苏大海似乎这才想起来还有个人,他的脸皱成一团,像是年轻版的周学兵,“小爸,你看我这记性,真是对不住,我本来啊,也是想把你和我爸一起接走的,但我一下子凑不出这么多钱啊,我爸的保释金还是我姐和我姐夫出的。”
他一脸为难。
“绿樨。”周学兵又喊了一声。
周大海知道其他人都盯着他看呢,简直如芒刺背,“小爸,你就别绿樨绿樨的喊了,我和你说多少遍了,农村人讲究吉利,名字中带个绿,多晦气啊,大海,大海这个名字就很好记。”
他顿了一顿,“小爸,我过两天就来接你,一定凑到钱。”
“如果可以的话,你这两天去看看你妈妈,她在市二医院,地址之前都发你手机上了。你答应了要去看的。”他忽然急切地说。
“知道了,诶呀,去医院不是也要钱,等我拿到钱了就去,你们文化人真是的,钱嘛一个也没有,就是臭毛病多。”
“小爸,我先走了。”苏大海对着警察同志笑着腆腆脸,“多照顾点我小爸啊。”
周学兵目光闪烁,略带羡慕地看他离开。
一直到他走后,南池都如坐针毡,心焦力竭,晚饭也没有吃,饿得胃抽抽,她又困又饿。
晚上有月亮。
洁白无瑕的光芒洒进来,清洗了刚才的恶心闹剧。
“南池。”
南池靠在墙上,听到有人喊她名字,她微微睁开眼,见到如月光圣洁的俞承白,踏着一片清晖冷月而来。

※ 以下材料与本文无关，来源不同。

[config.mk]
export PLATFORM = sky130hd
export DESIGN_NAME = perf_counter_unit
export DESIGN_NICKNAME = d
export VERILOG_FILES = /design/src/rtl/pcu_pkg.sv /design/src/rtl/pcu_counter.sv /design/src/rtl/pcu_prog_qual.sv /design/src/rtl/perf_counter_unit.sv
export SDC_FILE = /design/constraint.sdc
export NUM_CORES = 2
export LEC_CHECK = 0
export ABC_CLOCK_PERIOD_IN_PS = 6800
export BUFFER_PORTS_ARGS = -buffer_cell sky130_fd_sc_hd__buf_2
export CAP_MARGIN = 10
export CORE_UTILIZATION = 39
export DETAILED_ROUTE_END_ITERATION = 12
export HOLD_SLACK_MARGIN = 0.02
export MAX_ROUTING_LAYER = met4
export SLEW_MARGIN = 20
export SYNTH_ARGS = -nofsm -noshare
export SYNTH_HDL_FRONTEND = slang
export SYNTH_SLANG_ARGS = --single-unit
export TNS_END_PERCENT = 10
[constraint.sdc]
create_clock -name clk -period 6.8 [get_ports clk]
set_input_delay 1.02 -clock clk [delete_from_list [all_inputs] [get_ports clk]]
set_output_delay 1.02 -clock clk [all_outputs]
set_load 0.01 [all_outputs]
[src/rtl/pcu_pkg.sv]
package pcu_pkg;
    localparam int CNT_W       = 48;
    localparam int EV_W        = 4;
    localparam int N_EVT       = 8;
    localparam int N_FIX       = 3;
    localparam int N_PROG      = 4;
    localparam int N_CTR       = N_FIX + N_PROG;
    localparam int DATA_W      = 64;
    localparam int ADDR_W      = 4;
    localparam int FCTL_W      = 4 * N_FIX;
    localparam int GLB_FIX_LSB = 32;

    // counter n sits at index n; event-select words follow
    localparam int A_SEL0 = N_CTR;
    localparam int A_FCTL = A_SEL0 + N_PROG;
    localparam int A_GCTL = A_FCTL + 1;
    localparam int A_OVF  = A_GCTL + 1;

    typedef struct packed {
        logic [7:0] cmask;
        logic       inv;
        logic       en;
        logic       any;
        logic       intr;
        logic       pin;
        logic       edg;
        logic       os;
        logic       usr;
        logic [7:0] umask;
        logic [7:0] evsel;
    } evtsel_t;

    function automatic logic [FCTL_W-1:0] fctl_mask();
        logic [FCTL_W-1:0] m;
        m = '0;
        for (int i = 0; i < N_FIX; i++) begin
            m[4*i]   = 1'b1;
            m[4*i+1] = 1'b1;
        end
        return m;
    endfunction

    // word layout -> counter-index vector (fixed first, then programmable)
    function automatic logic [N_CTR-1:0] gate_unpack(input logic [DATA_W-1:0] w);
        return {w[N_PROG-1:0], w[GLB_FIX_LSB +: N_FIX]};
    endfunction

    function automatic logic [DATA_W-1:0] gate_pack(input logic [N_CTR-1:0] v);
        logic [DATA_W-1:0] w;
        w = '0;
        w[GLB_FIX_LSB +: N_FIX] = v[N_FIX-1:0];
        w[N_PROG-1:0]           = v[N_CTR-1:N_FIX];
        return w;
    endfunction
endpackage

[src/rtl/pcu_counter.sv]
module pcu_counter #(
    parameter int CNT_W = 48,
    parameter int INC_W = 4
) (
    input  logic [CNT_W-1:0] cur,
    input  logic [INC_W-1:0] inc,
    output logic [CNT_W-1:0] nxt,
    output logic             carry
);
    always_comb begin
        {carry, nxt} = {1'b0, cur} + (CNT_W + 1)'(inc);
        p_wrap_low_r10: assert (!carry || (nxt < CNT_W'(inc)));
    end
endmodule

[src/rtl/pcu_prog_qual.sv]
module pcu_prog_qual
    import pcu_pkg::*;
#(
    parameter int EV_W  = 4,
    parameter int N_EVT = 8
) (
    input  logic                   clk,
    input  logic                   rst_n,
    input  evtsel_t                sel,
    input  logic                   glb_en,
    input  logic                   priv_user,
    input  logic [N_EVT*EV_W-1:0]  ev_bus,
    output logic [EV_W-1:0]        inc
);
    logic [EV_W-1:0] ev_cnt;
    logic [7:0]      ev8;
    logic [7:0]      thr;
    logic            cond;
    logic            hit;
    logic            allowed;
    logic            raw_mode;
    logic            prev_d, prev_q;

    always_comb begin
        ev_cnt = '0;
        for (int e = 0; e < N_EVT; e++) begin
            if (sel.evsel == 8'(e)) ev_cnt = ev_bus[e*EV_W +: EV_W];
        end
        ev8      = 8'(ev_cnt);
        thr      = (sel.cmask == 8'd0) ? 8'd1 : sel.cmask;
        cond     = sel.inv ? (ev8 < thr) : (ev8 >= thr);
        hit      = sel.edg ? (cond && !prev_q) : cond;
        raw_mode = (sel.cmask == 8'd0) && !sel.edg;
        allowed  = glb_en && sel.en &&
                   ((priv_user && sel.usr) || (!priv_user && sel.os));
        if (!allowed)      inc = '0;
        else if (raw_mode) inc = ev_cnt;
        else               inc = EV_W'(hit);
        prev_d = cond;
    end

    always_ff @(posedge clk) begin
        if (!rst_n) prev_q <= 1'b0;
        else        prev_q <= prev_d;
    end

    p_thresh_unit_r8: assert property (@(posedge clk) disable iff (!rst_n)
        (sel.cmask != 8'd0) |-> (inc <= EV_W'(1)));

    p_edge_once_r9: assert property (@(posedge clk) disable iff (!rst_n)
        (sel.edg && inc != '0) ##1 ($stable(ev_bus) && $stable(sel)) |-> (inc == '0));
endmodule

[src/rtl/perf_counter_unit.sv]
module perf_counter_unit
    import pcu_pkg::*;
#(
    parameter int CW = pcu_pkg::CNT_W,
    parameter int EW = pcu_pkg::EV_W,
    parameter int NE = pcu_pkg::N_EVT
) (
    input  logic                clk,
    input  logic                rst_n,
    input  logic                reg_wr_en,
    input  logic [ADDR_W-1:0]   reg_addr,
    input  logic [DATA_W-1:0]   reg_wdata,
    output logic [DATA_W-1:0]   reg_rdata,
    input  logic                priv_user,
    input  logic [N_FIX*EW-1:0] fix_ev,
    input  logic [NE*EW-1:0]    prog_ev
);
    localparam logic [FCTL_W-1:0] FMASK = fctl_mask();

    typedef struct packed {
        logic [N_CTR-1:0][CW-1:0] cnt;
        evtsel_t [N_PROG-1:0]     sel;
        logic [FCTL_W-1:0]        fctl;
        logic [N_CTR-1:0]         gen;
        logic [N_CTR-1:0]         ovf;
    } state_t;

    state_t st_d, st_q;
    logic [N_CTR-1:0][EW-1:0] inc;
    logic [N_CTR-1:0][CW-1:0] nxt;
    logic [N_CTR-1:0]         carry;

    genvar g;
    generate
        for (g = 0; g < N_FIX; g++) begin : g_fix
            logic allowed;
            assign allowed = st_q.gen[g] &&
                             (priv_user ? st_q.fctl[4*g+1] : st_q.fctl[4*g]);
            assign inc[g]  = allowed ? fix_ev[g*EW +: EW] : '0;
        end
        for (g = 0; g < N_PROG; g++) begin : g_prog
            pcu_prog_qual #(.EV_W(EW), .N_EVT(NE)) u_qual (
                .clk       (clk),
                .rst_n     (rst_n),
                .sel       (st_q.sel[g]),
                .glb_en    (st_q.gen[N_FIX+g]),
                .priv_user (priv_user),
                .ev_bus    (prog_ev),
                .inc       (inc[N_FIX+g])
            );
        end
        for (g = 0; g < N_CTR; g++) begin : g_ctr
            pcu_counter #(.CNT_W(CW), .INC_W(EW)) u_ctr (
                .cur   (st_q.cnt[g]),
                .inc   (inc[g]),
                .nxt   (nxt[g]),
                .carry (carry[g])
            );
        end
    endgenerate

    always_comb begin
        logic [N_CTR-1:0] clr;
        st_d = st_q;
        clr  = (reg_wr_en && reg_addr == ADDR_W'(A_OVF)) ? gate_unpack(reg_wdata) : '0;
        st_d.ovf = st_q.ovf & ~clr;
        for (int k = 0; k < N_CTR; k++) begin
            if (reg_wr_en && reg_addr == ADDR_W'(k)) begin
                st_d.cnt[k] = reg_wdata[CW-1:0];
            end else begin
                st_d.cnt[k] = nxt[k];
                if (carry[k]) st_d.ovf[k] = 1'b1;
            end
        end
        for (int p = 0; p < N_PROG; p++) begin
            if (reg_wr_en && reg_addr == ADDR_W'(A_SEL0 + p))
                st_d.sel[p] = evtsel_t'(reg_wdata[31:0]);
        end
        if (reg_wr_en && reg_addr == ADDR_W'(A_FCTL))
            st_d.fctl = reg_wdata[FCTL_W-1:0] & FMASK;
        if (reg_wr_en && reg_addr == ADDR_W'(A_GCTL))
            st_d.gen = gate_unpack(reg_wdata);
    end

    always_ff @(posedge clk) begin
        if (!rst_n) st_q <= '0;
        else        st_q <= st_d;
    end

    always_comb begin
        reg_rdata = '0;
        for (int k = 0; k < N_CTR; k++)
            if (reg_addr == ADDR_W'(k)) reg_rdata = DATA_W'(st_q.cnt[k]);
        for (int p = 0; p < N_PROG; p++)
            if (reg_addr == ADDR_W'(A_SEL0 + p)) reg_rdata = DATA_W'(st_q.sel[p]);
        if (reg_addr == ADDR_W'(A_FCTL)) reg_rdata = DATA_W'(st_q.fctl);
        if (reg_addr == ADDR_W'(A_GCTL)) reg_rdata = gate_pack(st_q.gen);
        if (reg_addr == ADDR_W'(A_OVF))  reg_rdata = gate_pack(st_q.ovf);
    end

    p_write_load_r3: assert property (@(posedge clk) disable iff (!rst_n)
        (reg_wr_en && reg_addr == ADDR_W'(N_FIX)) |=>
            (st_q.cnt[N_FIX] == $past(reg_wdata[CW-1:0])));

    p_hold_disabled_r11: assert property (@(posedge clk) disable iff (!rst_n)
        (!st_q.gen[N_FIX] && !(reg_wr_en && reg_addr == ADDR_W'(N_FIX))) |=>
            $stable(st_q.cnt[N_FIX]));

    p_ovf_sticky_r10: assert property (@(posedge clk) disable iff (!rst_n)
        (st_q.ovf[0] && !(reg_wr_en && reg_addr == ADDR_W'(A_OVF))) |=> st_q.ovf[0]);

    p_no_count_without_gate_r5: assert property (@(posedge clk) disable iff (!rst_n)
        (!st_q.gen[1] && !(reg_wr_en && reg_addr == ADDR_W'(1))) |=> $stable(st_q.cnt[1]));
endmodule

南池一眼都没有留恋地离开,刚走出□□室几步,她便腿软,要不是俞承白在旁边搀扶着,怕是要跪倒在地上。
“我脚麻了,俞承白。”她垂着头,带着哭腔说,似乎是有些责怪自己不争气,连坐在位子上都会腿麻。
睫毛微垂,像是两把盛开的合欢。她厌恶地捶了捶自己小腿。
唰地一下,俞承白果断利落地脱下羽绒服外套,披在她身上。
俞承白的羽绒服很长,包裹着全身。
覆上来的时候,温热的体温擦过她脸颊。
俞承白蹲下来,拍拍自己后背,“上来,我背你。”
南池跳上去。
他的背并不厚重,在肩胛两侧一捏,还算薄。乌木的香气浓郁,她深深吸了一口,捏着羽绒服把头靠在他背上,有厚重的安全感。
“俞承白,你不冷么?”
“不会。”
“我怕你冷,要不我下来吧。”
你下来我才会冷。”他柔声笑。
“嗯。”
“南池,睡觉好不好?你靠着我背睡吧。”
“好。”
她紧紧环着他的脖子,感受脖颈一侧有力量又有节奏地跳动,她感受着俞承白给予的温暖,她也想回赠他。